Exercise goal
Where the records below show a line containing "## run 2: what timing repair did", start copying; end with the line containing "endpoints found under the hold margin: 157", and copy it too.
........
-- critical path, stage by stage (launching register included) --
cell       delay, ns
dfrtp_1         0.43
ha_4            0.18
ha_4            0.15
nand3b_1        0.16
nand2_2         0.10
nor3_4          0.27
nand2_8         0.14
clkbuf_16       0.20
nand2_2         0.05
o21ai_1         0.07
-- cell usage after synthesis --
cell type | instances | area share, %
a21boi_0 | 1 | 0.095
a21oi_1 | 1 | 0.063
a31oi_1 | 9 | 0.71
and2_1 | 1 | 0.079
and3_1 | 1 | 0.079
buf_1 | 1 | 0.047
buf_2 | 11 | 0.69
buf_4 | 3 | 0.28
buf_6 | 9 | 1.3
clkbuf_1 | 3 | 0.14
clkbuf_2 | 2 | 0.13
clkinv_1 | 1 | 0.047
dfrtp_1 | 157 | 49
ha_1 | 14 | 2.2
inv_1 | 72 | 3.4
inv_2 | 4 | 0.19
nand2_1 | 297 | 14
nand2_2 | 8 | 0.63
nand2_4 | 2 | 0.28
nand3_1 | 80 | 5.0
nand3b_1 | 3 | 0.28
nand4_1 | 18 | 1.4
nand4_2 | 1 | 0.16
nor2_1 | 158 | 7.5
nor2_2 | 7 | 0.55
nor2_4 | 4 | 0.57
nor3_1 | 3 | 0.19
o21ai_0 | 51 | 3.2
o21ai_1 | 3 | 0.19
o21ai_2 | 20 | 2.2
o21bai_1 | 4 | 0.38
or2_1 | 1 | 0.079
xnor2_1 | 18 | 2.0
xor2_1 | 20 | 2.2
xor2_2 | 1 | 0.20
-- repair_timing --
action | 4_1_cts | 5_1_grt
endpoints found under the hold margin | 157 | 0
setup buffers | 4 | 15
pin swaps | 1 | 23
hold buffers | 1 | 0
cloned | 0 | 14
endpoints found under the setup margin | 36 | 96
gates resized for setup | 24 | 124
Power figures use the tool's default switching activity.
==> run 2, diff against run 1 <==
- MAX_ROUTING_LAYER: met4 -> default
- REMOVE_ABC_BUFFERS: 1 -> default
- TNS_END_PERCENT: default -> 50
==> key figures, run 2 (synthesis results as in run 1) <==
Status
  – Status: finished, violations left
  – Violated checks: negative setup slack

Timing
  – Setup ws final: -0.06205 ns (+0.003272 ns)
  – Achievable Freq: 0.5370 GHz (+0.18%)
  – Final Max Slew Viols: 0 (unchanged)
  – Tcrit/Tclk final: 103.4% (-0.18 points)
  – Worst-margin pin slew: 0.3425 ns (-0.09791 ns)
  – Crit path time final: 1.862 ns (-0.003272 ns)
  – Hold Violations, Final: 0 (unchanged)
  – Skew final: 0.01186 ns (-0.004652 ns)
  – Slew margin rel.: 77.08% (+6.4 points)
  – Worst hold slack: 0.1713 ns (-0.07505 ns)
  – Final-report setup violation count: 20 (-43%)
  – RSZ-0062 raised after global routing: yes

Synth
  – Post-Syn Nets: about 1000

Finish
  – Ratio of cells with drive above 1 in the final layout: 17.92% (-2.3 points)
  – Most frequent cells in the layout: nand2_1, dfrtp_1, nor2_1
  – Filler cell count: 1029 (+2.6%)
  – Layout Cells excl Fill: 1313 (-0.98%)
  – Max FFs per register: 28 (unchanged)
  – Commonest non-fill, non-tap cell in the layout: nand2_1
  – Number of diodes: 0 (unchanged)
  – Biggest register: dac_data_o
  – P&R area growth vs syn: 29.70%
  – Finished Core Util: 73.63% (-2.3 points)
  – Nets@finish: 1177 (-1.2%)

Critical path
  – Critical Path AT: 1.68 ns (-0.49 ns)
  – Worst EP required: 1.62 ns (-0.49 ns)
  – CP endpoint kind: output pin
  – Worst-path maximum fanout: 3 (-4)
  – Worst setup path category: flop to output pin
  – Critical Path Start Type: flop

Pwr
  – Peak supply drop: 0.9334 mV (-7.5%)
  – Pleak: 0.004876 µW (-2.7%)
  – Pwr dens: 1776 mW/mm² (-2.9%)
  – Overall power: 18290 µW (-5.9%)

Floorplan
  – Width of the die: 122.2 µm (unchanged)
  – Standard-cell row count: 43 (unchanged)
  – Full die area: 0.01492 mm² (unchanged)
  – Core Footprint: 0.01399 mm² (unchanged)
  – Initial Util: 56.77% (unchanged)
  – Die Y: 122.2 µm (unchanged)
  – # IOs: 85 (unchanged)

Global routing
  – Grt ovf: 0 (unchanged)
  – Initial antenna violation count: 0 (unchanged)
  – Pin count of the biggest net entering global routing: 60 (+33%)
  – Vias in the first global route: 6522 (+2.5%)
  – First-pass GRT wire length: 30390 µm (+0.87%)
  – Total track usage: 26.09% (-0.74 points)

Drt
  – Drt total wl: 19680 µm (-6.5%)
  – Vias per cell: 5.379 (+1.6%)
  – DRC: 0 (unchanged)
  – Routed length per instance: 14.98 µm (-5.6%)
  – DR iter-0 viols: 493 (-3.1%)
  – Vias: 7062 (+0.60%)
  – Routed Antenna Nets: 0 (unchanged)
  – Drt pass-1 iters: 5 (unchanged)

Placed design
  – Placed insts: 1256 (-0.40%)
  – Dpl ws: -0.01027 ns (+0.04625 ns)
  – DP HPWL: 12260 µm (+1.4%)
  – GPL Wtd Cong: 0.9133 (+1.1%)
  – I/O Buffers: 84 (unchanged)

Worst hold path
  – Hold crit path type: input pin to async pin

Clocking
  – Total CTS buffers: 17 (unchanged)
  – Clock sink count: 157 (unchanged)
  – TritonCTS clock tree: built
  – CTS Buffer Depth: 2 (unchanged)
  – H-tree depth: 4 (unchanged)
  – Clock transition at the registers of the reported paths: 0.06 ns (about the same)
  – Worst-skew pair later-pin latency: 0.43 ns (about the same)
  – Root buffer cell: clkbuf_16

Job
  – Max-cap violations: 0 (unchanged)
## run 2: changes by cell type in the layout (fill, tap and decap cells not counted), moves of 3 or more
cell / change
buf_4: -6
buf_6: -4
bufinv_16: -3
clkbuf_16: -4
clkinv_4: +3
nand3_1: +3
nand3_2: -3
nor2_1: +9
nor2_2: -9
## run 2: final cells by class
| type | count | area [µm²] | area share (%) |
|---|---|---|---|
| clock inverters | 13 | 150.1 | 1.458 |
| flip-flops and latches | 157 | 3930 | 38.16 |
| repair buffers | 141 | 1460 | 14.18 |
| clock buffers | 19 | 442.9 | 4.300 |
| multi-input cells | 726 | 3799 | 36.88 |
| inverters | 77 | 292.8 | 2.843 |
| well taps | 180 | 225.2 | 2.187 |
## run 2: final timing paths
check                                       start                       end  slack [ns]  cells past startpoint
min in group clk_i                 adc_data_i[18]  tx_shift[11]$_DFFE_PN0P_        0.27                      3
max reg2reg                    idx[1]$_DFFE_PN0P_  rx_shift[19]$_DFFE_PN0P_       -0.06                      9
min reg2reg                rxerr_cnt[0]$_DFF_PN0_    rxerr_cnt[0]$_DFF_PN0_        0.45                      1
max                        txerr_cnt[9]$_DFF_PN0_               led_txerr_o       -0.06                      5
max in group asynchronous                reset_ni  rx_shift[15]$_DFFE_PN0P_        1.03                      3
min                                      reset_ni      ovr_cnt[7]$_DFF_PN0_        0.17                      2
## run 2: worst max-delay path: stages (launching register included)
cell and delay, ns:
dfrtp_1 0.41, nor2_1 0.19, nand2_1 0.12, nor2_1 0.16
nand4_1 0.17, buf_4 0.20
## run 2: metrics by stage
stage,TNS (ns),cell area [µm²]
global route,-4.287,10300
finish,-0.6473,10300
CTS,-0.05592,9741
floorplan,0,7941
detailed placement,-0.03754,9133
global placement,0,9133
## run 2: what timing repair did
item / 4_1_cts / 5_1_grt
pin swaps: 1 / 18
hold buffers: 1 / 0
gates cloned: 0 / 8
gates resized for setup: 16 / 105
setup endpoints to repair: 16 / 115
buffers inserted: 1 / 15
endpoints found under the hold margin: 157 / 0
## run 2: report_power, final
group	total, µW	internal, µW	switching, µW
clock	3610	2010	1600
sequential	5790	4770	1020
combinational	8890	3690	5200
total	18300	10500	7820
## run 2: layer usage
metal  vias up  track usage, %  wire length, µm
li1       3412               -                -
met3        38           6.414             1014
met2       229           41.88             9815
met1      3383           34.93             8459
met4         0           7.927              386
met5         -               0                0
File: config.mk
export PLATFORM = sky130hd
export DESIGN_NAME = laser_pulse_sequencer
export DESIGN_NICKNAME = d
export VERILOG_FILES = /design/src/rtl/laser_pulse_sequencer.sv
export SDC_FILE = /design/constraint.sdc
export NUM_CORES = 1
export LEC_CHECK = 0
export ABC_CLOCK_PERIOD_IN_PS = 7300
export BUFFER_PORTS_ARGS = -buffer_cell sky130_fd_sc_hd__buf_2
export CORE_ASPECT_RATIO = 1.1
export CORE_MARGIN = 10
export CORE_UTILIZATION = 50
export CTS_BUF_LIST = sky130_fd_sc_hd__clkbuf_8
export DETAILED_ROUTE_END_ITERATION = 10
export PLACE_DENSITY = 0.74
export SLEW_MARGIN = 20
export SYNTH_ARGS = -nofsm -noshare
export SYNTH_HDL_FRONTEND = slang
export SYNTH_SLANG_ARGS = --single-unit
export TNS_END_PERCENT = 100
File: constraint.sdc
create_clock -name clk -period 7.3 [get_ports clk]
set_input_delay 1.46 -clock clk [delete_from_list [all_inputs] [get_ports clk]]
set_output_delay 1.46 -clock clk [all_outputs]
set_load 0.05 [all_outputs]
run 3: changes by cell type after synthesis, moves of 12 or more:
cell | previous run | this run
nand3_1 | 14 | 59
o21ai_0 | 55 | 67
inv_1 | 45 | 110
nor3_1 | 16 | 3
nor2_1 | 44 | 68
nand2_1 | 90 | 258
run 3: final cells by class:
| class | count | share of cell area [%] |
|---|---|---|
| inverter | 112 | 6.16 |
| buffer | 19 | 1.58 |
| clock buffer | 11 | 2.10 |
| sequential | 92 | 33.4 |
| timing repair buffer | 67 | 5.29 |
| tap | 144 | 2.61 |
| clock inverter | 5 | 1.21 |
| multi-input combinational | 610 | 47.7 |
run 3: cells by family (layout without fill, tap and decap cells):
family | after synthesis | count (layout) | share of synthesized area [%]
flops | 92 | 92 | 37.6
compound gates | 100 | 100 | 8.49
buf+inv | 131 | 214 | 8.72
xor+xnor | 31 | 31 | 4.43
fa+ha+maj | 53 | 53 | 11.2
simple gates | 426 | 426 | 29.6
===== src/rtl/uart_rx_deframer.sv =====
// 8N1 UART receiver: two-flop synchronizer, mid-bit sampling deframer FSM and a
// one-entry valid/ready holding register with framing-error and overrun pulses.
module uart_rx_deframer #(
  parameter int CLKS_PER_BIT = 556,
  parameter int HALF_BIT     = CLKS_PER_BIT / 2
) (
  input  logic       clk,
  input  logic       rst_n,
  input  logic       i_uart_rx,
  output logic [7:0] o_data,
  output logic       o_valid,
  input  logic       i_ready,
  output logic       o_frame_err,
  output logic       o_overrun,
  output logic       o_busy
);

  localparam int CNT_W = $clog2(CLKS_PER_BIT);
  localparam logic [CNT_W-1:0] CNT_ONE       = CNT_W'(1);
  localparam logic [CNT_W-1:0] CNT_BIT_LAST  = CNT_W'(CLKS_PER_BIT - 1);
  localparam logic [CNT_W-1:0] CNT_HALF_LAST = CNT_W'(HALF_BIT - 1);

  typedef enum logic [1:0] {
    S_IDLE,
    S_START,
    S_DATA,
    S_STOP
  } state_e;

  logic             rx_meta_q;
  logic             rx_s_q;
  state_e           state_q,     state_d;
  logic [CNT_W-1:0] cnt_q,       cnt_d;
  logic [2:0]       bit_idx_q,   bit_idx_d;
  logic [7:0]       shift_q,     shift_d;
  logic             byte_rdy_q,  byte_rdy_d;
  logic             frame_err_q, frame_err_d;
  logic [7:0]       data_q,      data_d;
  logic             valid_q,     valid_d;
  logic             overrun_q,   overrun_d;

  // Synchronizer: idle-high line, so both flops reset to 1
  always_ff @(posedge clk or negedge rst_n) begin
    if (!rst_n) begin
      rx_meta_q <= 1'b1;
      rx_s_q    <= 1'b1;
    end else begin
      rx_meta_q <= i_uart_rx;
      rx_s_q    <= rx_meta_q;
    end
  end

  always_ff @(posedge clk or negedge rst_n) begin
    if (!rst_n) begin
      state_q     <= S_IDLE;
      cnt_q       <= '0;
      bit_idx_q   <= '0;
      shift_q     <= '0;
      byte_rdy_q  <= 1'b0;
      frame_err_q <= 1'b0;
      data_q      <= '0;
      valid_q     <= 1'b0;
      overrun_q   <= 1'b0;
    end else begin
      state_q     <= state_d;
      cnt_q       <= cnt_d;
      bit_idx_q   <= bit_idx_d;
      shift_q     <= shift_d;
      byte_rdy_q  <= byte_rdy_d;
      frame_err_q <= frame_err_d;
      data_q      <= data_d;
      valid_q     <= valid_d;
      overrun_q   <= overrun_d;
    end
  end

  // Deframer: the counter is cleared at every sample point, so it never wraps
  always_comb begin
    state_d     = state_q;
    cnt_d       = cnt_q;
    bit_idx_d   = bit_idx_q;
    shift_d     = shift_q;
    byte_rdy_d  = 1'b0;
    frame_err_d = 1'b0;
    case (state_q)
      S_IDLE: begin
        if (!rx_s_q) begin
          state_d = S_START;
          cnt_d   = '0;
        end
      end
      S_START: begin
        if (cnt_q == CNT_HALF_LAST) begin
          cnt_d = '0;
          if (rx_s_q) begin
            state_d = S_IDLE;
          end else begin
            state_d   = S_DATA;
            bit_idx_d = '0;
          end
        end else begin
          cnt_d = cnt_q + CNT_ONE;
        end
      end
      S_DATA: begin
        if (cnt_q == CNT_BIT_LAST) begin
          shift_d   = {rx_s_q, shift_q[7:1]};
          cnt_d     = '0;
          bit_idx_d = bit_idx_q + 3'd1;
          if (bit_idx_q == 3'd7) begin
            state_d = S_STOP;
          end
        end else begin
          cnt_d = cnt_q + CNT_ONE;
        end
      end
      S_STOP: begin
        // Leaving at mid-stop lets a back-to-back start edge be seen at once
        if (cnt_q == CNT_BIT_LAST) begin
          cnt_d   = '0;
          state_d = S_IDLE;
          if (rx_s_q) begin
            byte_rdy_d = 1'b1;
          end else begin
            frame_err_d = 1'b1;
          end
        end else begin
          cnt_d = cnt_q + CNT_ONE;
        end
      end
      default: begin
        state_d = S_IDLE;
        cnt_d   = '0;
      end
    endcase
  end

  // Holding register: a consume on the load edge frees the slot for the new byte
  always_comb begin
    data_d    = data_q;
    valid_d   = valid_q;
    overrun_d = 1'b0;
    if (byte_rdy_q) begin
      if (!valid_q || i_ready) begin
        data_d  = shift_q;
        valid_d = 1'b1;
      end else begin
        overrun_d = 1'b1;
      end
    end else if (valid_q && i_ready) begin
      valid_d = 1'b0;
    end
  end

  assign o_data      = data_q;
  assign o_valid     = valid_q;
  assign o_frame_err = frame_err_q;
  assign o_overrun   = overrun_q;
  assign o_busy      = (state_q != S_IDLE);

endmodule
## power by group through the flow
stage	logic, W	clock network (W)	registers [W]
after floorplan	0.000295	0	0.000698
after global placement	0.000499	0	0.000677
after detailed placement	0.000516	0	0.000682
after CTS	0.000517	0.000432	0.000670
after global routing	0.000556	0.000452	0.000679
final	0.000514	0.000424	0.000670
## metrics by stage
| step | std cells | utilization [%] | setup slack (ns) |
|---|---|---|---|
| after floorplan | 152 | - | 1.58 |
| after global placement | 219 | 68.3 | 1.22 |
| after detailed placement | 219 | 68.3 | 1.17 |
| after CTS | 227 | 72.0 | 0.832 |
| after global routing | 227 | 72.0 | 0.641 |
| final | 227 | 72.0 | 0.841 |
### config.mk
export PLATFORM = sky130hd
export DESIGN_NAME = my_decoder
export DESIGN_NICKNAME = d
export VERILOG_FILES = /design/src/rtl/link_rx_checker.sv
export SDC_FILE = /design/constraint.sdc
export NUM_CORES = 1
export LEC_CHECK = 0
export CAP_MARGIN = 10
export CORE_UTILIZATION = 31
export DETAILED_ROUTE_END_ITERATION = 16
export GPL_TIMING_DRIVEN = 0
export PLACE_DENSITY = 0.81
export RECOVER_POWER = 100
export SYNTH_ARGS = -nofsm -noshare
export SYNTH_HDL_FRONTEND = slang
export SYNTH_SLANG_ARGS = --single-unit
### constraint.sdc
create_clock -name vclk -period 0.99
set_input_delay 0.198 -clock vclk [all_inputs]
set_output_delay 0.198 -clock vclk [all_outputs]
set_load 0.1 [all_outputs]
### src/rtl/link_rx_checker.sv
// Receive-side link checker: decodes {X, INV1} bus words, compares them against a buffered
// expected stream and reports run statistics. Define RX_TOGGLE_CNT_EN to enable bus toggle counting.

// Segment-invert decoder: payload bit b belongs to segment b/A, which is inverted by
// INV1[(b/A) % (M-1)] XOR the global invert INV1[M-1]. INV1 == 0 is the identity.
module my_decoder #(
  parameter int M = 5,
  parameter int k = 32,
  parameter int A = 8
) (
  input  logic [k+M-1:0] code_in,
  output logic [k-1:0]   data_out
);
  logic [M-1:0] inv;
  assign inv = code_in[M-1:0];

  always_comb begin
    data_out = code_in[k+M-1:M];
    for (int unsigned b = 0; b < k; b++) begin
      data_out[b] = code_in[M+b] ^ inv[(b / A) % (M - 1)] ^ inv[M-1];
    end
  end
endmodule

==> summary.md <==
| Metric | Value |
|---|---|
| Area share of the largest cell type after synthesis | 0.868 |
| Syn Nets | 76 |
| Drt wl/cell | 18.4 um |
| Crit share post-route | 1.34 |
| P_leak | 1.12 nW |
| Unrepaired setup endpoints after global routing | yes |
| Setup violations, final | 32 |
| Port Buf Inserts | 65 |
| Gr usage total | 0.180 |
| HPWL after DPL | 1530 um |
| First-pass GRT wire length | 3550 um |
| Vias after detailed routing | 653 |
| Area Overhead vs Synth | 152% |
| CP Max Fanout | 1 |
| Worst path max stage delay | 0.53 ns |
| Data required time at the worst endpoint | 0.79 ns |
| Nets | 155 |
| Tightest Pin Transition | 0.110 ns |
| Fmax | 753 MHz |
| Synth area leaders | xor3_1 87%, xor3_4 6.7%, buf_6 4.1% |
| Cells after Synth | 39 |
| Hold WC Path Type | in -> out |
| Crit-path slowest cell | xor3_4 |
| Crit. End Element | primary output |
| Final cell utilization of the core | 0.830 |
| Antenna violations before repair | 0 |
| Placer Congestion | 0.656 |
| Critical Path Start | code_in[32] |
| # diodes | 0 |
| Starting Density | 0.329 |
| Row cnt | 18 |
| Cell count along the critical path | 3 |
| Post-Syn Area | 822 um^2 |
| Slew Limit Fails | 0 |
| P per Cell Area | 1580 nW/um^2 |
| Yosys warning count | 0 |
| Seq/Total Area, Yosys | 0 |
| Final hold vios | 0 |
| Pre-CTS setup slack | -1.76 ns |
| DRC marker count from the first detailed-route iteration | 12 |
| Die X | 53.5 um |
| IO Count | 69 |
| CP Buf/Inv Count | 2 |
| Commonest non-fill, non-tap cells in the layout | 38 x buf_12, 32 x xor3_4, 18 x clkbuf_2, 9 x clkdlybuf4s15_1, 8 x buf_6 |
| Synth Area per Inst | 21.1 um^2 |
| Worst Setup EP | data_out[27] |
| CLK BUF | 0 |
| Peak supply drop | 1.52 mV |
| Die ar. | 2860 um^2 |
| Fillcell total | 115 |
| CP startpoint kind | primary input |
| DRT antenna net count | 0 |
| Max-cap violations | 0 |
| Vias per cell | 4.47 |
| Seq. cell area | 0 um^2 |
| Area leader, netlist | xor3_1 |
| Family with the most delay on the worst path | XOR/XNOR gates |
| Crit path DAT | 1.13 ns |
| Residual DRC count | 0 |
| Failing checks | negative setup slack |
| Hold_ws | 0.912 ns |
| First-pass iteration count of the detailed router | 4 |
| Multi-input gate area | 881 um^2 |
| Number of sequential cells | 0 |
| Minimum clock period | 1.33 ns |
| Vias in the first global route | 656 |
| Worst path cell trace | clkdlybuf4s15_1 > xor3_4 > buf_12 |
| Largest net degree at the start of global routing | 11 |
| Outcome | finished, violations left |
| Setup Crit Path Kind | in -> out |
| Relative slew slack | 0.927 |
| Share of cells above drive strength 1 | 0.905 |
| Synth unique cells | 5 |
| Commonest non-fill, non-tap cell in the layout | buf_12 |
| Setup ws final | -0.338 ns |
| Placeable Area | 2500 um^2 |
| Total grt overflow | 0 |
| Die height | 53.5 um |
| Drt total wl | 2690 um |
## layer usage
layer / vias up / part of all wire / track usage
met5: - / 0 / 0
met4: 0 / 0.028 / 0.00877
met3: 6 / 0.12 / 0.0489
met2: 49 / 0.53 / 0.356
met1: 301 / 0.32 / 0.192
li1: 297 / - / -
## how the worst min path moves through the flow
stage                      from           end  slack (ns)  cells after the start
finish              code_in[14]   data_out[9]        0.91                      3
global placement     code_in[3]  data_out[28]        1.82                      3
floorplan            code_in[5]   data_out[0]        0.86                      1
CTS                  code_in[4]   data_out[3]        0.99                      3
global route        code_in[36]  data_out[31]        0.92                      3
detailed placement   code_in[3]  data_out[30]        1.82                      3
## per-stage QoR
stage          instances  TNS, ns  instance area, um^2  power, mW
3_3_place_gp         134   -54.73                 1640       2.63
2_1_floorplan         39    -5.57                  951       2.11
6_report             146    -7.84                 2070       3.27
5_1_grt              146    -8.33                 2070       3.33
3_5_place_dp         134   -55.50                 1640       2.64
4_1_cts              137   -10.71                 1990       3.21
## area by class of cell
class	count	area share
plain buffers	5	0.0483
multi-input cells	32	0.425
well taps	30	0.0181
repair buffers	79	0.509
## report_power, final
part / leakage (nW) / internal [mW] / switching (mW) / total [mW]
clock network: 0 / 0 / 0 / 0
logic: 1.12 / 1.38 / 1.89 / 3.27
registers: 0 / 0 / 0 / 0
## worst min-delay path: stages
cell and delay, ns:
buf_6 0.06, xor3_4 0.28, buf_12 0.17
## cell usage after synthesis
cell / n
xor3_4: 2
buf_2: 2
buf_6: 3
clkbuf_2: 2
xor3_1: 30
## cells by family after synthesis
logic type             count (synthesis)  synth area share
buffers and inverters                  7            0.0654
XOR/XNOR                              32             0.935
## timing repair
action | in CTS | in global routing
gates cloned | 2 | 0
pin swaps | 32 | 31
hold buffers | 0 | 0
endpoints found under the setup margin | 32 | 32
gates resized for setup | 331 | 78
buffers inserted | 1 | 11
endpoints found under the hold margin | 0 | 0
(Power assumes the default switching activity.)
........
Solution for this exercise
## run 2: what timing repair did
item / 4_1_cts / 5_1_grt
pin swaps: 1 / 18
hold buffers: 1 / 0
gates cloned: 0 / 8
gates resized for setup: 16 / 105
setup endpoints to repair: 16 / 115
buffers inserted: 1 / 15
endpoints found under the hold margin: 157 / 0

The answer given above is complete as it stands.